Saved data entries:
"""

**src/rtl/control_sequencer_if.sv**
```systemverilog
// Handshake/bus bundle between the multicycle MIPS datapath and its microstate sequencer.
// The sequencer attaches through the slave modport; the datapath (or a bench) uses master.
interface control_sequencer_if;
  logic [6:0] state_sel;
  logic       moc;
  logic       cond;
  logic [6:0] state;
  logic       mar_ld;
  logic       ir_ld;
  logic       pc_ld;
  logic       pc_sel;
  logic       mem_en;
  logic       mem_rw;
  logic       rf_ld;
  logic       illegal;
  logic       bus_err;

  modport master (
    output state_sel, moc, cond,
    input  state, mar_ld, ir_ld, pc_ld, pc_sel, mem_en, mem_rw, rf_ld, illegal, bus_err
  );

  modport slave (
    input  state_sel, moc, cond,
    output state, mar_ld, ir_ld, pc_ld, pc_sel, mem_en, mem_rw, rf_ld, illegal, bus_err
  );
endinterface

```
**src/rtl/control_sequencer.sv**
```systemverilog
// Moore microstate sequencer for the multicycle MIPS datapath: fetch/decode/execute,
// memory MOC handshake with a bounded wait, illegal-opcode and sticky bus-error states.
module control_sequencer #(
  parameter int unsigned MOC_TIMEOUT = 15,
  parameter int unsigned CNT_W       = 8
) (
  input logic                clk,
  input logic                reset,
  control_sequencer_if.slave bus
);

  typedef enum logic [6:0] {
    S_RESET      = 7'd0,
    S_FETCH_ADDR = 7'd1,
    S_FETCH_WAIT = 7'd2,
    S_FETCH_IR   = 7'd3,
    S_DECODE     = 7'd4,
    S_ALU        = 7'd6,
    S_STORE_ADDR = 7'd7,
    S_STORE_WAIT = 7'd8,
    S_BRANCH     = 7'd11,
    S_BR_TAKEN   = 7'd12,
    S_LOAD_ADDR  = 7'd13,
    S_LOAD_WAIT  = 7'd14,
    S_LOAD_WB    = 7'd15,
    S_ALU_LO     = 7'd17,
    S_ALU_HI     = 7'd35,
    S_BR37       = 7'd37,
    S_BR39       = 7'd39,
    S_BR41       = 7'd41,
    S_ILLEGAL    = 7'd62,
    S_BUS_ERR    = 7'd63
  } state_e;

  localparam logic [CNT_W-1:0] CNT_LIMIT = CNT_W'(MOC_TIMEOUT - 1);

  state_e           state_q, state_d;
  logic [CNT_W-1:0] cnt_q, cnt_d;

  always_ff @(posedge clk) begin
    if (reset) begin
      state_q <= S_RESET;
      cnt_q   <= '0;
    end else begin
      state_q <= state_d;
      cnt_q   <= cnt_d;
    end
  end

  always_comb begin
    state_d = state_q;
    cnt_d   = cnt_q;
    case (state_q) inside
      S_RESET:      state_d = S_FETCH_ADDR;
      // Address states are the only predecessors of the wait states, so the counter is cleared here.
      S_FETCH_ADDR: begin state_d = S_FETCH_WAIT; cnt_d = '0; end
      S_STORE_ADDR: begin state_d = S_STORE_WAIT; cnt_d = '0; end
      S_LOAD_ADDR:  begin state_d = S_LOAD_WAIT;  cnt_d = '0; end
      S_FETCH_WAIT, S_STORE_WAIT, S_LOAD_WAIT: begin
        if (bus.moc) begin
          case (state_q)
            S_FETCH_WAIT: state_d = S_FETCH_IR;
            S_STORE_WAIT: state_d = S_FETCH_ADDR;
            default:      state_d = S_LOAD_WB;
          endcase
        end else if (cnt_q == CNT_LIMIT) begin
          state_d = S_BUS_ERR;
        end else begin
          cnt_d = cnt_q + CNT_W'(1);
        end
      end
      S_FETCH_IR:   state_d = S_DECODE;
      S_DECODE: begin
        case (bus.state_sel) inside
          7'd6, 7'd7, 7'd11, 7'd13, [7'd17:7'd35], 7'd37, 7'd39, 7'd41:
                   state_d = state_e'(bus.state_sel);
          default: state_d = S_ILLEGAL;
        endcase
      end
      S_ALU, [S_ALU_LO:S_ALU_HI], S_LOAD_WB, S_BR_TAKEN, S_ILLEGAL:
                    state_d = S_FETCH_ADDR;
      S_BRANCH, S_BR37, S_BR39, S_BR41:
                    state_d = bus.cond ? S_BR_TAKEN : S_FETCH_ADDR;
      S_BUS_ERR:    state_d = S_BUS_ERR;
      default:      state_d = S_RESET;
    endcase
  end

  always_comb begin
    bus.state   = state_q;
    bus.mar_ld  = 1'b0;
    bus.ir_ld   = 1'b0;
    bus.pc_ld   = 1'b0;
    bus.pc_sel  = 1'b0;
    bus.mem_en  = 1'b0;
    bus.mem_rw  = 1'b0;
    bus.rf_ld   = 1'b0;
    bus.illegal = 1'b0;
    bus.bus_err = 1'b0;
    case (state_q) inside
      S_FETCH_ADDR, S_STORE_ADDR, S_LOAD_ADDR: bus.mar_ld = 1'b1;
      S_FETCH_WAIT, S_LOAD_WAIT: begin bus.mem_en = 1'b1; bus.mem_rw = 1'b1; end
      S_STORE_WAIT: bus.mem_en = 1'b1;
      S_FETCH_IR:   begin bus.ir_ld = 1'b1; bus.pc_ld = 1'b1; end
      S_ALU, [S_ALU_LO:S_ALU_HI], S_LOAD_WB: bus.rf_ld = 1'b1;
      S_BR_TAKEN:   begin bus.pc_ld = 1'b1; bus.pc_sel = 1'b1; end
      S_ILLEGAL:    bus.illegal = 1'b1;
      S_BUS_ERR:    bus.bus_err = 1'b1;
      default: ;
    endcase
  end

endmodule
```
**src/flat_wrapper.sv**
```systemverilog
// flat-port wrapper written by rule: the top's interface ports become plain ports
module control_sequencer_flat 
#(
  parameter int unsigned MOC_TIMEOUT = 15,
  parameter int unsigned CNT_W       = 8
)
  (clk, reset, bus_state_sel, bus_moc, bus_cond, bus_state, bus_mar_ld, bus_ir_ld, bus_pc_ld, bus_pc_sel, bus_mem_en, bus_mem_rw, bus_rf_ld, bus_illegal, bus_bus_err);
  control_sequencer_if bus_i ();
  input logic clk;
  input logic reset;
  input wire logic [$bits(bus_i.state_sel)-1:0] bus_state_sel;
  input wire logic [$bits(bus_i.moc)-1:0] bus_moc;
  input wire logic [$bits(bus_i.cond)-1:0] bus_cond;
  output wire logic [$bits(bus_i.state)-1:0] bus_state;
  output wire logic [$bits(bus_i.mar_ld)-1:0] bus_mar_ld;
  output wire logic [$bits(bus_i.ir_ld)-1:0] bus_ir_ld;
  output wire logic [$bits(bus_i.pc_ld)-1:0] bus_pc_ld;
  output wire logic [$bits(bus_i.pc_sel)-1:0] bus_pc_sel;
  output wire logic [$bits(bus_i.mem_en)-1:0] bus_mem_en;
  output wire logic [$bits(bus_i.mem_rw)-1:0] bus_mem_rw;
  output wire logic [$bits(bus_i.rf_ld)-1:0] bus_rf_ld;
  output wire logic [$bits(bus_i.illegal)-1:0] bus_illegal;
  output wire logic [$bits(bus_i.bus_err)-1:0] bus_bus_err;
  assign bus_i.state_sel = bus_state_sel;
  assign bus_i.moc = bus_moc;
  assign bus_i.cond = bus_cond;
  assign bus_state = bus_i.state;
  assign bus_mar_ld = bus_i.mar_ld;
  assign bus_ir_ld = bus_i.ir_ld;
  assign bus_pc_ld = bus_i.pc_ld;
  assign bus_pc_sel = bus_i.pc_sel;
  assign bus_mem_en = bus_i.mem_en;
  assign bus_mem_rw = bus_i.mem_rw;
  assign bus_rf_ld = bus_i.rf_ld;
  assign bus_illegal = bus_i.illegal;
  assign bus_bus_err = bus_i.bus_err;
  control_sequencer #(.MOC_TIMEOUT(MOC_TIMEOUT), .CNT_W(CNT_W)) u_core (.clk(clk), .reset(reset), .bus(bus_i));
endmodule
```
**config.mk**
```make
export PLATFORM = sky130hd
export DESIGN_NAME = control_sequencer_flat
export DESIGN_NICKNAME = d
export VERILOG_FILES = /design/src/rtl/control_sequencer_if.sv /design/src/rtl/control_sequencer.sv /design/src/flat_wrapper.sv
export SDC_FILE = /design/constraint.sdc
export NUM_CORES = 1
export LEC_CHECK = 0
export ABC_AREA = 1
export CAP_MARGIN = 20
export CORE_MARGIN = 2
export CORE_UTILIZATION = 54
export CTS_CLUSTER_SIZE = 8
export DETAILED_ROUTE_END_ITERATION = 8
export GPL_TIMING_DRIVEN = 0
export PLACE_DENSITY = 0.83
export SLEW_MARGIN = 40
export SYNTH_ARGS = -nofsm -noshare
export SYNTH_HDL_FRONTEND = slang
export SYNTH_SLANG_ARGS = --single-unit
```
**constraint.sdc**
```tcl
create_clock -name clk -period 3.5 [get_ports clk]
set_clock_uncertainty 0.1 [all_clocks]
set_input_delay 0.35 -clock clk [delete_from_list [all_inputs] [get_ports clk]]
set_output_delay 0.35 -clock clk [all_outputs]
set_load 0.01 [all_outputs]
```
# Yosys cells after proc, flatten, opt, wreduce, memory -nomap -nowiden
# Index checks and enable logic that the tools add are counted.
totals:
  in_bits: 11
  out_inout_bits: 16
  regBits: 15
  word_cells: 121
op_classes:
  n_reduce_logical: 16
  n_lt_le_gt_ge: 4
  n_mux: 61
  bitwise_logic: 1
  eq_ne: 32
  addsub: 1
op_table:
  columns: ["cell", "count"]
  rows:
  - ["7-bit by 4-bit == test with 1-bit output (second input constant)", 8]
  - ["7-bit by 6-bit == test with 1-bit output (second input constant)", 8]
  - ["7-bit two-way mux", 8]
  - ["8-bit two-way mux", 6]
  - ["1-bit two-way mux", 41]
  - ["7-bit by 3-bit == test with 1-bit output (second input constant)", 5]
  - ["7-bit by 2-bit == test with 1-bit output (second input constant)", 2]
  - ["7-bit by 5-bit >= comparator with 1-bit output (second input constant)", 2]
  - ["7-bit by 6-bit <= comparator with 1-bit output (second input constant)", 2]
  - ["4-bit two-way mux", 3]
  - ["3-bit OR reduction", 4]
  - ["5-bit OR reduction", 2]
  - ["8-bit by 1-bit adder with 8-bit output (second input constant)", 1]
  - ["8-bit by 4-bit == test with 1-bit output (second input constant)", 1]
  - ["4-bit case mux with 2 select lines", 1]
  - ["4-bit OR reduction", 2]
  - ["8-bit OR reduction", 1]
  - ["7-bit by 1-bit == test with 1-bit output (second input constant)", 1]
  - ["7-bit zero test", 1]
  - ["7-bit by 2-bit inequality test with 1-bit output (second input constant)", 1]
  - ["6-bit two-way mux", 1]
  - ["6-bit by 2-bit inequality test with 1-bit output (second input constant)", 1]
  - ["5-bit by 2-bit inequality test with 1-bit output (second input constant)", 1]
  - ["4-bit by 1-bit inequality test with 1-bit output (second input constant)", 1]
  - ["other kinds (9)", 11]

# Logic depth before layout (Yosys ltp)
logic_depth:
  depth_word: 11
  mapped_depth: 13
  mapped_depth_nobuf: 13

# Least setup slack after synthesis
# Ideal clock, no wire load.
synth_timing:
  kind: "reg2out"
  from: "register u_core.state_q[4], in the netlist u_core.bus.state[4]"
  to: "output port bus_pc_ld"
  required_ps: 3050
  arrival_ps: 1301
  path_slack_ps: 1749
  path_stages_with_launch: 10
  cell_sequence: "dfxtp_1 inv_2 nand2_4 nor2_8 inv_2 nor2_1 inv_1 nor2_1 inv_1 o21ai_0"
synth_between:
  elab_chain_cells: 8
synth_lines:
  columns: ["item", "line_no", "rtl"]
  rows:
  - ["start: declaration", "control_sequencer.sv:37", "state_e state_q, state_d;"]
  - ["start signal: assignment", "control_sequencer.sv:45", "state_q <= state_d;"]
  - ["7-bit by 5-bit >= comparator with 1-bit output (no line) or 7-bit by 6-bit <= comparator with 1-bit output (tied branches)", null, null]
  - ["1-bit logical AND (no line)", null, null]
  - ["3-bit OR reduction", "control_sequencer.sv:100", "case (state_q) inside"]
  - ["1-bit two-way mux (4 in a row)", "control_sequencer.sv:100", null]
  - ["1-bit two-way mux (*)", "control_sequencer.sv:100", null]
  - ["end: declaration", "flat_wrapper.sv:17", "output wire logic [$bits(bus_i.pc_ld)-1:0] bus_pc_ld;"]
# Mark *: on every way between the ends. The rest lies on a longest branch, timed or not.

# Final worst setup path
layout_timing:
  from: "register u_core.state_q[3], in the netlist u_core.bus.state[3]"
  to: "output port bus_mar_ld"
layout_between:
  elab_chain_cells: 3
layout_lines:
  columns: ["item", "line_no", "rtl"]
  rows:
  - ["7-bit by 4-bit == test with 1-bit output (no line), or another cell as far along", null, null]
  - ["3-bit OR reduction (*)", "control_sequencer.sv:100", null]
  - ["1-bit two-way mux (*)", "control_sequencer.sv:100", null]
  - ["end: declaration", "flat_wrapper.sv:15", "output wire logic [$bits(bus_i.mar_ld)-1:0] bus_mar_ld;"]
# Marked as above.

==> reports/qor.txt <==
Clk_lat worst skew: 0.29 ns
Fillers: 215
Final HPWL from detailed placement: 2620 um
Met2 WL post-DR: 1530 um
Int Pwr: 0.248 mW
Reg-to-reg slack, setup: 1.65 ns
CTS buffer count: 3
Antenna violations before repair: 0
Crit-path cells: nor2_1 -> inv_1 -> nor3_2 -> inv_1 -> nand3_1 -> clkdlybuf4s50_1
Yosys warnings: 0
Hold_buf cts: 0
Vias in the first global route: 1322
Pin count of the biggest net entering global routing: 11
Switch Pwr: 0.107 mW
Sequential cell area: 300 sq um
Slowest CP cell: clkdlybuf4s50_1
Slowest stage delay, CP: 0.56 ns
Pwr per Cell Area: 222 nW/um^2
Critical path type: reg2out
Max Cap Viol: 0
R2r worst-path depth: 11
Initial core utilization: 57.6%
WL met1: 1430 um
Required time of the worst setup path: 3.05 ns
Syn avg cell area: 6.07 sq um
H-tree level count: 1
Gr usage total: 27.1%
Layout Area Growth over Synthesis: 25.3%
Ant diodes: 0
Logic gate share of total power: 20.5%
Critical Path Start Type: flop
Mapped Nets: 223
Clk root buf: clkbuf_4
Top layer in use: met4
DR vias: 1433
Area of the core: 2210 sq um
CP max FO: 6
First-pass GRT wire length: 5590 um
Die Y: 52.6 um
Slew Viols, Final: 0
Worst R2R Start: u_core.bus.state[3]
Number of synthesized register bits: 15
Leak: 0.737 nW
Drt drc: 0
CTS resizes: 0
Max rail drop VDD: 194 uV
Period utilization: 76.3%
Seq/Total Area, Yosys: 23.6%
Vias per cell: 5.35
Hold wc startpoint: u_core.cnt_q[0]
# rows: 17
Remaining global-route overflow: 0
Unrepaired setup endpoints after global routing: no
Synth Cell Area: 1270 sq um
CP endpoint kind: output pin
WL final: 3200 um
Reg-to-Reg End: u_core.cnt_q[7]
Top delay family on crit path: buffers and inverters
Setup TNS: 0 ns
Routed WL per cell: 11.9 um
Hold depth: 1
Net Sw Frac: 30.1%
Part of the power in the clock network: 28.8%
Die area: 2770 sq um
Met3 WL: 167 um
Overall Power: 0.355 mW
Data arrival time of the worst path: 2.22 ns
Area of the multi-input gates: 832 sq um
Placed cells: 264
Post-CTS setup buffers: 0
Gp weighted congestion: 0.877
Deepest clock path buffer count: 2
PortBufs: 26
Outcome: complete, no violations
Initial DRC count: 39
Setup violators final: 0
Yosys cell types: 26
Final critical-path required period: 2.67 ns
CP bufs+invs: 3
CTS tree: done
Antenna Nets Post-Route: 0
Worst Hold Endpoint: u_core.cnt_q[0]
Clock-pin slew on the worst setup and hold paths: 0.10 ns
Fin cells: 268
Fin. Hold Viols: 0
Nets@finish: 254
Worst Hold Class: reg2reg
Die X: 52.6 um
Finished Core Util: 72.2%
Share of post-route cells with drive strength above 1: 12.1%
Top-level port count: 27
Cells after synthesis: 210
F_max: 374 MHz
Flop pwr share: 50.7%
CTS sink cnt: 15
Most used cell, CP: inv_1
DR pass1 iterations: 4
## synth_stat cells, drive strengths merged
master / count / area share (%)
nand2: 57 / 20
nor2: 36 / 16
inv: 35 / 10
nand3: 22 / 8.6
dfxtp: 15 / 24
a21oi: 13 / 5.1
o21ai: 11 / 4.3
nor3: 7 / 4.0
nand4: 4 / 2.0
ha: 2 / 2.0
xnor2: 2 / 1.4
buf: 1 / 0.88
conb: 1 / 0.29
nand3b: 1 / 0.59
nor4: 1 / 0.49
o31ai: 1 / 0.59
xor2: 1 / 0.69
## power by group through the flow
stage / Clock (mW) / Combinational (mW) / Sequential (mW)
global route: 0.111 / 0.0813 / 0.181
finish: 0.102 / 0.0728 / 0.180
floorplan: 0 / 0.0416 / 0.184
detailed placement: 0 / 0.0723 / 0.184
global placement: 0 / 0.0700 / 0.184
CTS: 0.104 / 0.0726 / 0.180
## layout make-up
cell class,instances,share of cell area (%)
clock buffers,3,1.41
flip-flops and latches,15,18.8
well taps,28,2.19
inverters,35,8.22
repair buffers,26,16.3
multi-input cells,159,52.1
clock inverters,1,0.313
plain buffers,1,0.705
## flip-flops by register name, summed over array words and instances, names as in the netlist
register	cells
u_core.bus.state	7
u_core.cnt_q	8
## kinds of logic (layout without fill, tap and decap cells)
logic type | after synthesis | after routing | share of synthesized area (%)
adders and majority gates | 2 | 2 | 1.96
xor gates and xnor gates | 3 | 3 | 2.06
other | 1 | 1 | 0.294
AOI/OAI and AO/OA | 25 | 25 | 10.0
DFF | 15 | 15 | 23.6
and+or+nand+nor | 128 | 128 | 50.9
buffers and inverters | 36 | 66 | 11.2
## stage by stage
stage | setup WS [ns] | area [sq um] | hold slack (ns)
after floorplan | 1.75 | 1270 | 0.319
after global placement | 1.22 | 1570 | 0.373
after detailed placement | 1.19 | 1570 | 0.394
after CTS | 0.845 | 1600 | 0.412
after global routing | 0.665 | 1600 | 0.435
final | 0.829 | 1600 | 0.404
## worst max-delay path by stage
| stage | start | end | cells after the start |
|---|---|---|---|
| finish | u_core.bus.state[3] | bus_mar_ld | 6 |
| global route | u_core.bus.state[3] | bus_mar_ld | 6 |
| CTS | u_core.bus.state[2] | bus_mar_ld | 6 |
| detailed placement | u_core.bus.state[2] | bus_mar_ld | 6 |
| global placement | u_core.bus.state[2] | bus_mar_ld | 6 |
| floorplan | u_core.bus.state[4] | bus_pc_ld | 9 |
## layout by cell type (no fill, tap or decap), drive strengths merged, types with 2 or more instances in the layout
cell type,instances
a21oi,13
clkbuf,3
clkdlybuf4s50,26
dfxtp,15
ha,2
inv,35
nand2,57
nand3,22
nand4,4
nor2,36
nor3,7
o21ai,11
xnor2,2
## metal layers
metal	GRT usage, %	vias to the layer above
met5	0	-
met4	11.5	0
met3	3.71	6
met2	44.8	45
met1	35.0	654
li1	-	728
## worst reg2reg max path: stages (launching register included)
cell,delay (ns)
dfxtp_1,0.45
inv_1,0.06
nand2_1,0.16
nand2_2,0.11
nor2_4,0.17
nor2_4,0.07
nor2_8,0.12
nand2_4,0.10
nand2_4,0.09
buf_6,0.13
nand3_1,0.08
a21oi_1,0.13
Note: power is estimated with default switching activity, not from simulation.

"""

Exercise prompt:
Show all lines in the entries above where the string "level" appears.

Answer to the problem:
H-tree level count: 1
Top-level port count: 27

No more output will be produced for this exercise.